Thursday, November 17, 2011

The Advantages of Rubrics


What is a rubric?

A rubric is a scoring guide that seeks to evaluate a student`s performance based on the sum of all range of criteria rather than a single numerical score.
A rubric is an authentic assessment tool used to measure student’s work. Authentic assessment is used to evaluate students work by measuring the product according to real life criteria.
A rubric is a working guide for students and teachers, usually handed out before the assignment begins on order to get students to think about the criteria on which their work will be judge.
Why use rubrics?
Many experts believe that rubrics improve students’ end product and therefore increase learning. When teacher evaluate papers or projects, they know implicitly what makes a good final product and why. When students receive rubrics beforehand, they understand how they will be evaluate and can prepare accordingly. Developing a grid and making it available as a tool for students0 use will provide scaffolding necessary to improve the quality of their work and increase their knowledge.
There are many advantages to using rubrics:
·         Teachers can increase the quality of their direct instruction by providing focus, emphasis, and attention to particular details as a model for students.
·         Students have explicit guidelines regarding teachers’ expectations.
·         Students can use rubrics as a tool to develop their abilities.
·         Teachers can reuse rubrics for various activities.


Create an Original Rubric
Learning to create rubrics is like learning anything valuable. It takes an initial time investment. Once the task becomes second nature, it actually saves the time while creating a higher quality students product.  The following template will help you get started:
·         Determine the concepts to be taught. What are the essential learning objectives?
·         Choose the criteria to be evaluated. Name the evidence to be produced.
·         Developed grid. Plug in the concepts and criteria.
·         Share the rubric with students before they begin writing.
·         Evaluate the end product. Compare individual students` work with the rubric to determine whether they have mastered the content.

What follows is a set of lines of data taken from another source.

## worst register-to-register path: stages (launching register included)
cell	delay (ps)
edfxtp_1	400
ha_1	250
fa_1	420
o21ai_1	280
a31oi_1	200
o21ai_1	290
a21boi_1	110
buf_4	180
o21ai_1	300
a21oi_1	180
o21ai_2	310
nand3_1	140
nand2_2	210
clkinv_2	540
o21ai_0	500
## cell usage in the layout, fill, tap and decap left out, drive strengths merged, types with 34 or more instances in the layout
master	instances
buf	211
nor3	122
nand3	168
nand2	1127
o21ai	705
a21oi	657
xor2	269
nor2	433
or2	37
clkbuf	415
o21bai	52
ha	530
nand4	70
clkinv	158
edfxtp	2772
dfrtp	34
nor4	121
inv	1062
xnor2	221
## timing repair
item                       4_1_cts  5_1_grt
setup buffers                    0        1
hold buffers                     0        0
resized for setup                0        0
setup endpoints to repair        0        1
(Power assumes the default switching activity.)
<file path="src/rtl/multi_mode_byte_frame_assembler_unit_assert.svh">
`ifndef MULTI_MODE_BYTE_FRAME_ASSEMBLER_UNIT_ASSERT_SVH
`define MULTI_MODE_BYTE_FRAME_ASSEMBLER_UNIT_ASSERT_SVH

// Same-cycle implication, checked outside reset.
`define MMBFA_ASSERT_NOW(label, clk, rst, ante, cons, msg) \
   label: assert property (@(posedge clk) disable iff (rst) (ante) |-> (cons)) \
      else $error(msg);

// Next-cycle implication, checked outside reset.
`define MMBFA_ASSERT_NEXT(label, clk, rst, ante, cons, msg) \
   label: assert property (@(posedge clk) disable iff (rst) (ante) |=> (cons)) \
      else $error(msg);

`endif

</file>
<file path="src/rtl/mmbfa_pkg.sv">
package mmbfa_pkg;

   // Request kinds.
   localparam logic [1:0] KIND_DATA   = 2'd0;
   localparam logic [1:0] KIND_TICK   = 2'd1;
   localparam logic [1:0] KIND_RESYNC = 2'd2;

   // Framing modes.
   localparam logic [1:0] MODE_DELIM    = 2'd0;
   localparam logic [1:0] MODE_FIXED    = 2'd1;
   localparam logic [1:0] MODE_SENTINEL = 2'd2;
   localparam logic [1:0] MODE_IDLE     = 2'd3;

   // Register indexes.
   localparam int CSR_IDX_W = 3;
   localparam logic [CSR_IDX_W-1:0] CSR_FRAME_MODE       = 3'd0;
   localparam logic [CSR_IDX_W-1:0] CSR_DELIMITER_BYTES  = 3'd1;
   localparam logic [CSR_IDX_W-1:0] CSR_DELIMITER_LENGTH = 3'd2;
   localparam logic [CSR_IDX_W-1:0] CSR_FIXED_LENGTH     = 3'd3;
   localparam logic [CSR_IDX_W-1:0] CSR_START_BYTE       = 3'd4;
   localparam logic [CSR_IDX_W-1:0] CSR_END_BYTE         = 3'd5;
   localparam logic [CSR_IDX_W-1:0] CSR_IDLE_TIMEOUT     = 3'd6;
   localparam logic [CSR_IDX_W-1:0] CSR_MAX_LENGTH       = 3'd7;

   typedef struct packed {
      logic [1:0] kind;
      logic [7:0] data_byte;
   } req_type;

   typedef struct packed {
      logic        has_byte;
      logic [7:0]  frame_byte;
      logic        last_of_frame;
      logic [31:0] frames_total;
      logic [31:0] drops_total;
   } rsp_type;

   typedef struct packed {
      logic [1:0]  frame_mode;
      logic [31:0] delimiter_bytes;
      logic [2:0]  delimiter_length;
      logic [6:0]  fixed_length;
      logic [7:0]  start_byte;
      logic [7:0]  end_byte;
      logic [15:0] idle_timeout;
      logic [6:0]  max_length;
   } cfg_type;

   localparam cfg_type CFG_RESET = '{
      frame_mode:       MODE_DELIM,
      delimiter_bytes:  32'd10,
      delimiter_length: 3'd1,
      fixed_length:     7'd64,
      start_byte:       8'd2,
      end_byte:         8'd3,
      idle_timeout:     16'd100,
      max_length:       7'd0
   };

endpackage

</file>
<file path="src/rtl/mmbfa_delim_window.sv">
module mmbfa_delim_window #(
   parameter int DELIM_MAX = 4
) (
   input  logic                             clock,
   input  logic                             shift_en,
   input  logic [7:0]                       shift_byte,
   input  logic [31:0]                      delim_bytes,
   input  logic [$clog2(DELIM_MAX + 1)-1:0] delim_len,
   output logic                             tail_match
);
   import mmbfa_pkg::*;

   // Entry 0 holds the most recently stored byte.
   logic [DELIM_MAX-1:0][7:0] win_ff;
   logic [DELIM_MAX-1:0][7:0] win_in;

   always_comb begin
      win_in = win_ff;
      if (shift_en) begin
         win_in[0] = shift_byte;
         for (int j = 1; j < DELIM_MAX; j++) begin
            win_in[j] = win_ff[j-1];
         end
      end
   end

   // Compare against the window as it stands after this byte. Only the first
   // four delimiter bytes exist, so a longer delimiter never matches.
   always_comb begin
      int k;
      k = 0;
      tail_match = (int'(delim_len) <= 4);
      for (int j = 0; j < DELIM_MAX; j++) begin
         if (j < int'(delim_len)) begin
            k = int'(delim_len) - 1 - j;
            if (win_in[j] != delim_bytes[8*k[1:0] +: 8]) begin
               tail_match = 1'b0;
            end
         end
      end
   end

   always_ff @(posedge clock) begin
      if (shift_en) begin
         win_ff <= win_in;
      end
   end

endmodule

</file>
<file path="src/rtl/multi_mode_byte_frame_assembler_unit.sv">
// A request is taken in ST_IDLE and its results come in ST_EMIT: a status result goes straight
// to the output register, payload bytes go through the read stage s1, one byte per cycle while
// the output does not stall. No new request is taken until the last result has left s1.
// Reset (synchronous, active high) restores register defaults, clears framing state and
// counters; the frame memory keeps its contents and needs no clearing pass.
`include "multi_mode_byte_frame_assembler_unit_assert.svh"

module multi_mode_byte_frame_assembler_unit #(
   parameter int FRAME_MAX = 64,
   parameter int DELIM_MAX = 4
) (
   input  logic                                clock,
   input  logic                                reset,
   input  logic                                req_valid,
   output logic                                req_ready,
   input  mmbfa_pkg::req_type                  req_data,
   output logic                                rsp_valid,
   input  logic                                rsp_ready,
   output mmbfa_pkg::rsp_type                  rsp_data,
   input  logic                                csr_valid,
   output logic                                csr_ready,
   input  logic [mmbfa_pkg::CSR_IDX_W-1:0]     csr_index,
   input  logic [31:0]                         csr_wdata
);
   import mmbfa_pkg::*;

   localparam int FILL_W   = $clog2(FRAME_MAX + 1);
   localparam int ADDR_W   = $clog2(FRAME_MAX);
   localparam int SUM_W    = FILL_W + 1;
   localparam int DL_W     = $clog2(DELIM_MAX + 1);
   localparam int DLEN_CAP = (DELIM_MAX < FRAME_MAX) ? DELIM_MAX : FRAME_MAX;

   typedef enum logic [1:0] {
      ST_IDLE = 2'b01,
      ST_EMIT = 2'b10
   } seq_state_type;

   // The frame memory is used as a ring. A frame starts at base_ff, so the
   // sliding window of discard mode only moves the base instead of copying
   // the kept delimiter bytes to the front.
   function automatic logic [ADDR_W-1:0] ring_add(input logic [ADDR_W-1:0] a,
                                                  input logic [FILL_W-1:0] b);
      logic [SUM_W-1:0] s;
      s = SUM_W'(a) + SUM_W'(b);
      if (s >= SUM_W'(FRAME_MAX)) begin
         s = s - SUM_W'(FRAME_MAX);
      end
      return s[ADDR_W-1:0];
   endfunction

   // ---------------------------------------------------------------------
   // Configuration registers. Writes are always taken.
   // ---------------------------------------------------------------------
   cfg_type cfg_ff, cfg_in;

   assign csr_ready = 1'b1;

   always_comb begin
      cfg_in = cfg_ff;
      if (csr_valid) begin
         case (csr_index)
            CSR_FRAME_MODE:       cfg_in.frame_mode       = csr_wdata[1:0];
            CSR_DELIMITER_BYTES:  cfg_in.delimiter_bytes  = csr_wdata;
            CSR_DELIMITER_LENGTH: cfg_in.delimiter_length = csr_wdata[2:0];
            CSR_FIXED_LENGTH:     cfg_in.fixed_length     = csr_wdata[6:0];
            CSR_START_BYTE:       cfg_in.start_byte       = csr_wdata[7:0];
            CSR_END_BYTE:         cfg_in.end_byte         = csr_wdata[7:0];
            CSR_IDLE_TIMEOUT:     cfg_in.idle_timeout     = csr_wdata[15:0];
            CSR_MAX_LENGTH:       cfg_in.max_length       = csr_wdata[6:0];
            default:              cfg_in = cfg_ff;
         endcase
      end
   end

   // Effective limits. A zero or oversized maximum means the full buffer,
   // the delimiter length is clamped to 1..min(DELIM_MAX, FRAME_MAX), and the
   // fixed length to 1..maximum.
   logic [FILL_W-1:0] max_eff;
   logic [6:0]        fixed_raw;
   logic [FILL_W-1:0] fixed_eff;
   logic [2:0]        dlen_raw;
   logic [DL_W-1:0]   dlen_eff;
   logic [FILL_W-1:0] dlen_fill;

   always_comb begin
      if (cfg_ff.max_length == 7'd0 || cfg_ff.max_length > FRAME_MAX) begin
         max_eff = FILL_W'(FRAME_MAX);
      end else begin
         max_eff = FILL_W'(cfg_ff.max_length);
      end
      fixed_raw = (cfg_ff.fixed_length == 7'd0) ? 7'd1 : cfg_ff.fixed_length;
      fixed_eff = (fixed_raw > max_eff) ? max_eff : FILL_W'(fixed_raw);
      dlen_raw  = (cfg_ff.delimiter_length == 3'd0) ? 3'd1 : cfg_ff.delimiter_length;
      dlen_eff  = (dlen_raw > DLEN_CAP) ? DL_W'(DLEN_CAP) : DL_W'(dlen_raw);
      dlen_fill = FILL_W'(dlen_eff);
   end

   // ---------------------------------------------------------------------
   // Framing state, updated only when a request is accepted.
   // ---------------------------------------------------------------------
   logic [FILL_W-1:0] fill_ff, fill_in;
   logic [ADDR_W-1:0] base_ff, base_in;
   logic              disc_ff, disc_in;
   logic              inside_ff, inside_in;
   logic [15:0]       quiet_ff, quiet_in;
   logic              seen_ff, seen_in;
   logic [31:0]       frame_cnt_ff, frame_cnt_in;
   logic [31:0]       drop_cnt_ff, drop_cnt_in;

   seq_state_type     state_ff, state_in;
   logic              s1_valid_ff, s1_valid_in;
   logic              req_accept;

   assign req_ready  = (state_ff == ST_IDLE) && !s1_valid_ff;
   assign req_accept = req_valid && req_ready;

   // Byte path decisions that do not depend on the delimiter compare.
   logic              is_data;
   logic              disc_move;
   logic [FILL_W-1:0] fill_base;
   logic [ADDR_W-1:0] base_mv;
   logic              store_path;
   logic              do_store;
   logic [FILL_W-1:0] fill_after;
   logic [ADDR_W-1:0] wr_addr;
   logic              mem_we;
   logic              tail_match;
   logic              tail_hit;

   always_comb begin
      is_data = (req_data.kind == KIND_DATA);
      // While discarding, only the last dlen-1 bytes are kept: slide the base.
      disc_move = (cfg_ff.frame_mode == MODE_DELIM) && disc_ff && (fill_ff >= dlen_fill);
      if (disc_move) begin
         fill_base = dlen_fill - FILL_W'(1);
         base_mv   = ring_add(base_ff, fill_ff - fill_base);
      end else begin
         fill_base = fill_ff;
         base_mv   = base_ff;
      end
      // In sentinel mode only bytes inside a frame that are neither sentinel
      // are stored; the other modes store every byte.
      if (cfg_ff.frame_mode == MODE_SENTINEL) begin
         store_path = inside_ff && (req_data.data_byte != cfg_ff.end_byte)
                      && (req_data.data_byte != cfg_ff.start_byte);
      end else begin
         store_path = 1'b1;
      end
      // A full buffer silently skips the byte.
      do_store   = is_data && store_path && (fill_base != FILL_W'(FRAME_MAX));
      fill_after = do_store ? (fill_base + FILL_W'(1)) : fill_base;
      wr_addr    = ring_add(base_mv, fill_base);
      mem_we     = req_accept && do_store;
   end

   mmbfa_delim_window #(
      .DELIM_MAX (DELIM_MAX)
   ) u_window (
      .clock       (clock),
      .shift_en    (mem_we),
      .shift_byte  (req_data.data_byte),
      .delim_bytes (cfg_ff.delimiter_bytes),
      .delim_len   (dlen_eff),
      .tail_match  (tail_match)
   );

   assign tail_hit = tail_match && (fill_after >= dlen_fill);

   // Next framing state and number of payload bytes to emit.
   logic [FILL_W-1:0] emit_n;
   logic [15:0]       quiet_inc;

   always_comb begin
      fill_in      = fill_ff;
      base_in      = base_ff;
      disc_in      = disc_ff;
      inside_in    = inside_ff;
      quiet_in     = quiet_ff;
      seen_in      = seen_ff;
      frame_cnt_in = frame_cnt_ff;
      drop_cnt_in  = drop_cnt_ff;
      emit_n       = '0;
      quiet_inc    = (quiet_ff != 16'hFFFF) ? (quiet_ff + 16'd1) : quiet_ff;
      case (req_data.kind)
         KIND_DATA: begin
            quiet_in = '0;
            seen_in  = 1'b1;
            case (cfg_ff.frame_mode)
               MODE_DELIM: begin
                  base_in = base_mv;
                  if (disc_ff) begin
                     if (tail_hit) begin
                        disc_in = 1'b0;
                        fill_in = '0;
                     end else begin
                        fill_in = fill_after;
                     end
                  end else if (tail_hit) begin
                     // Empty frames between delimiters are skipped.
                     emit_n = fill_after - dlen_fill;
                     if (emit_n != '0) begin
                        frame_cnt_in = frame_cnt_ff + 32'd1;
                     end
                     fill_in = '0;
                  end else if (fill_after >= max_eff) begin
                     drop_cnt_in = drop_cnt_ff + 32'd1;
                     fill_in     = '0;
                     disc_in     = 1'b1;
                  end else begin
                     fill_in = fill_after;
                  end
               end
               MODE_FIXED: begin
                  if (fill_after >= fixed_eff) begin
                     emit_n       = fill_after;
                     frame_cnt_in = frame_cnt_ff + 32'd1;
                     fill_in      = '0;
                  end else begin
                     fill_in = fill_after;
                  end
               end
               MODE_SENTINEL: begin
                  if (!inside_ff) begin
                     if (req_data.data_byte == cfg_ff.start_byte) begin
                        inside_in = 1'b1;
                        fill_in   = '0;
                     end
                  end else if (req_data.data_byte == cfg_ff.end_byte) begin
                     // The end test comes first, so equal sentinels close a frame.
                     emit_n = fill_ff;
                     if (fill_ff != '0) begin
                        frame_cnt_in = frame_cnt_ff + 32'd1;
                     end
                     inside_in = 1'b0;
                     fill_in   = '0;
                  end else if (req_data.data_byte == cfg_ff.start_byte) begin
                     // A repeated start drops the partial frame and starts over.
                     drop_cnt_in = drop_cnt_ff + 32'd1;
                     fill_in     = '0;
                  end else if (fill_after >= max_eff) begin
                     drop_cnt_in = drop_cnt_ff + 32'd1;
                     fill_in     = '0;
                     inside_in   = 1'b0;
                  end else begin
                     fill_in = fill_after;
                  end
               end
               MODE_IDLE: begin
                  if (fill_after >= max_eff) begin
                     drop_cnt_in = drop_cnt_ff + 32'd1;
                     fill_in     = '0;
                  end else begin
                     fill_in = fill_after;
                  end
               end
               default: begin
                  fill_in = fill_ff;
               end
            endcase
         end
         KIND_TICK: begin
            // Quiet time only counts once a byte has been seen.
            if (seen_ff) begin
               quiet_in = quiet_inc;
               if ((cfg_ff.frame_mode == MODE_IDLE) && (fill_ff != '0)
                   && (quiet_inc >= cfg_ff.idle_timeout)) begin
                  emit_n       = fill_ff;
                  frame_cnt_in = frame_cnt_ff + 32'd1;
                  fill_in      = '0;
               end
            end
         end
         KIND_RESYNC: begin
            fill_in   = '0;
            disc_in   = 1'b0;
            inside_in = 1'b0;
            seen_in   = 1'b0;
            quiet_in  = '0;
         end
         default: begin
            fill_in = fill_ff;
         end
      endcase
   end

   // ---------------------------------------------------------------------
   // Result sequencer. A frame is read out of the memory one byte per cycle
   // into a read stage (s1) and then into the output register; a read is
   // issued only when s1 is empty or moves on in the same cycle.
   // ---------------------------------------------------------------------
   logic [FILL_W-1:0] emit_cnt_ff, emit_cnt_in;
   logic [ADDR_W-1:0] rd_ptr_ff, rd_ptr_in;
   logic [ADDR_W-1:0] rd_addr;
   logic              rd_en;
   logic              rd_last;
   logic [7:0]        rd_data_ff;
   logic              s1_last_ff, s1_last_in;
   logic              status_load;
   logic              out_en;
   logic              s1_free;
   logic              rsp_valid_ff, rsp_valid_in;
   rsp_type           rsp_ff, rsp_in;

   assign out_en  = !rsp_valid_ff || rsp_ready;
   assign s1_free = !s1_valid_ff || out_en;
   assign rd_addr = ring_add(base_ff, FILL_W'(rd_ptr_ff));
   assign rd_last = (FILL_W'(rd_ptr_ff) + FILL_W'(1)) == emit_cnt_ff;

   always_comb begin
      state_in    = state_ff;
      emit_cnt_in = emit_cnt_ff;
      rd_ptr_in   = rd_ptr_ff;
      rd_en       = 1'b0;
      status_load = 1'b0;
      case (state_ff)
         ST_IDLE: begin
            if (req_accept) begin
               state_in    = ST_EMIT;
               emit_cnt_in = emit_n;
               rd_ptr_in   = '0;
            end
         end
         ST_EMIT: begin
            if (emit_cnt_ff == '0) begin
               // No frame completed: one status result.
               if (out_en) begin
                  status_load = 1'b1;
                  state_in    = ST_IDLE;
               end
            end else if (s1_free) begin
               rd_en     = 1'b1;
               rd_ptr_in = rd_ptr_ff + ADDR_W'(1);
               if (rd_last) begin
                  state_in = ST_IDLE;
               end
            end
         end
         default: begin
            state_in = ST_IDLE;
         end
      endcase
   end

   always_comb begin
      s1_valid_in  = rd_en || (s1_valid_ff && !out_en);
      s1_last_in   = rd_en ? rd_last : s1_last_ff;
      rsp_in       = rsp_ff;
      rsp_valid_in = rsp_valid_ff && !rsp_ready;
      // Counters are stable while a frame drains, since no request is taken.
      if (s1_valid_ff && out_en) begin
         rsp_valid_in         = 1'b1;
         rsp_in.has_byte      = 1'b1;
         rsp_in.frame_byte    = rd_data_ff;
         rsp_in.last_of_frame = s1_last_ff;
         rsp_in.frames_total  = frame_cnt_ff;
         rsp_in.drops_total   = drop_cnt_ff;
      end else if (status_load) begin
         rsp_valid_in         = 1'b1;
         rsp_in.has_byte      = 1'b0;
         rsp_in.frame_byte    = '0;
         rsp_in.last_of_frame = 1'b1;
         rsp_in.frames_total  = frame_cnt_ff;
         rsp_in.drops_total   = drop_cnt_ff;
      end
   end

   assign rsp_valid = rsp_valid_ff;
   assign rsp_data  = rsp_ff;

   // Frame memory: one write port at request time, one read port while
   // emitting; the two never act in the same cycle.
   logic [7:0] frame_mem [FRAME_MAX];

   always_ff @(posedge clock) begin
      if (mem_we) begin
         frame_mem[wr_addr] <= req_data.data_byte;
      end
      if (rd_en) begin
         rd_data_ff <= frame_mem[rd_addr];
      end
   end

   always_ff @(posedge clock) begin
      rsp_ff     <= rsp_in;
      s1_last_ff <= s1_last_in;
   end

   always_ff @(posedge clock) begin
      if (reset) begin
         cfg_ff       <= CFG_RESET;
         fill_ff      <= '0;
         base_ff      <= '0;
         disc_ff      <= 1'b0;
         inside_ff    <= 1'b0;
         quiet_ff     <= '0;
         seen_ff      <= 1'b0;
         frame_cnt_ff <= '0;
         drop_cnt_ff  <= '0;
         state_ff     <= ST_IDLE;
         emit_cnt_ff  <= '0;
         rd_ptr_ff    <= '0;
         s1_valid_ff  <= 1'b0;
         rsp_valid_ff <= 1'b0;
      end else begin
         cfg_ff       <= cfg_in;
         if (req_accept) begin
            fill_ff      <= fill_in;
            base_ff      <= base_in;
            disc_ff      <= disc_in;
            inside_ff    <= inside_in;
            quiet_ff     <= quiet_in;
            seen_ff      <= seen_in;
            frame_cnt_ff <= frame_cnt_in;
            drop_cnt_ff  <= drop_cnt_in;
         end
         state_ff     <= state_in;
         emit_cnt_ff  <= emit_cnt_in;
         rd_ptr_ff    <= rd_ptr_in;
         s1_valid_ff  <= s1_valid_in;
         rsp_valid_ff <= rsp_valid_in;
      end
   end

   // ---------------------------------------------------------------------
   // Assertions.
   // ---------------------------------------------------------------------
   `MMBFA_ASSERT_NOW(a_fill_bound, clock, reset, 1'b1, fill_ff <= FILL_W'(FRAME_MAX), "fill count beyond buffer depth")
   `MMBFA_ASSERT_NEXT(a_busy_after_accept, clock, reset, req_accept, !req_ready, "request taken while results of the last one are pending")
   `MMBFA_ASSERT_NOW(a_status_is_last, clock, reset, rsp_valid_ff && !rsp_ff.has_byte, rsp_ff.last_of_frame, "status result without last mark")
   `MMBFA_ASSERT_NEXT(a_counts_hold, clock, reset, !req_accept, $stable(frame_cnt_ff) && $stable(drop_cnt_ff), "counter changed without a request")

endmodule

</file>
<file path="config.mk">
export PLATFORM = sky130hd
export DESIGN_NAME = multi_mode_byte_frame_assembler_unit
export DESIGN_NICKNAME = d
export VERILOG_FILES = /design/src/rtl/mmbfa_pkg.sv /design/src/rtl/mmbfa_delim_window.sv /design/src/rtl/multi_mode_byte_frame_assembler_unit.sv
export VERILOG_INCLUDE_DIRS = /design/src /design/src/rtl
export SDC_FILE = /design/constraint.sdc
export NUM_CORES = 1
export LEC_CHECK = 0
export BUFFER_PORTS_ARGS = -buffer_cell sky130_fd_sc_hd__buf_4
export CAP_MARGIN = 30
export CORE_ASPECT_RATIO = 1.25
export CORE_MARGIN = 2
export CORE_UTILIZATION = 35
export DETAILED_ROUTE_END_ITERATION = 10
export GPL_ROUTABILITY_DRIVEN = 0
export SETUP_SLACK_MARGIN = 0.1
export SYNTH_ARGS = -nofsm -noshare
export SYNTH_HDL_FRONTEND = slang
export SYNTH_SLANG_ARGS = --single-unit
</file>
<file path="constraint.sdc">
create_clock -name clock -period 14.4 [get_ports clock]
set_input_delay 2.88 -clock clock [delete_from_list [all_inputs] [get_ports clock]]
set_output_delay 2.88 -clock clock [all_outputs]
set_load 0.02 [all_outputs]
</file>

Analytic vs. Holistic Rubrics
Analytic rubrics identify and assess components of a finished product and holistic rubrics assess students work as a whole.
Which one is better?
Neither rubric is better than the other. Both have a place in authentic assessment, depending on the following:
·         Who is being taught? Because there is less detail to analyze in the holistic rubric, younger students may be able to integrate it into their schema better than the analytic rubric.
·         How many teachers are scoring the product? Different teachers have different ideas about what constitutes acceptable criteria.  The extra detail in the analytic rubric will help multiple grades emphasize the same criteria.
What is a weighted rubric?
It is an analytic rubric in which certain concepts are judged more heavily than others. If, in a creative writing assignment, a teacher stresses character development, he or she might consider weighing the characters part of the rubric more heavily than the plot or setting.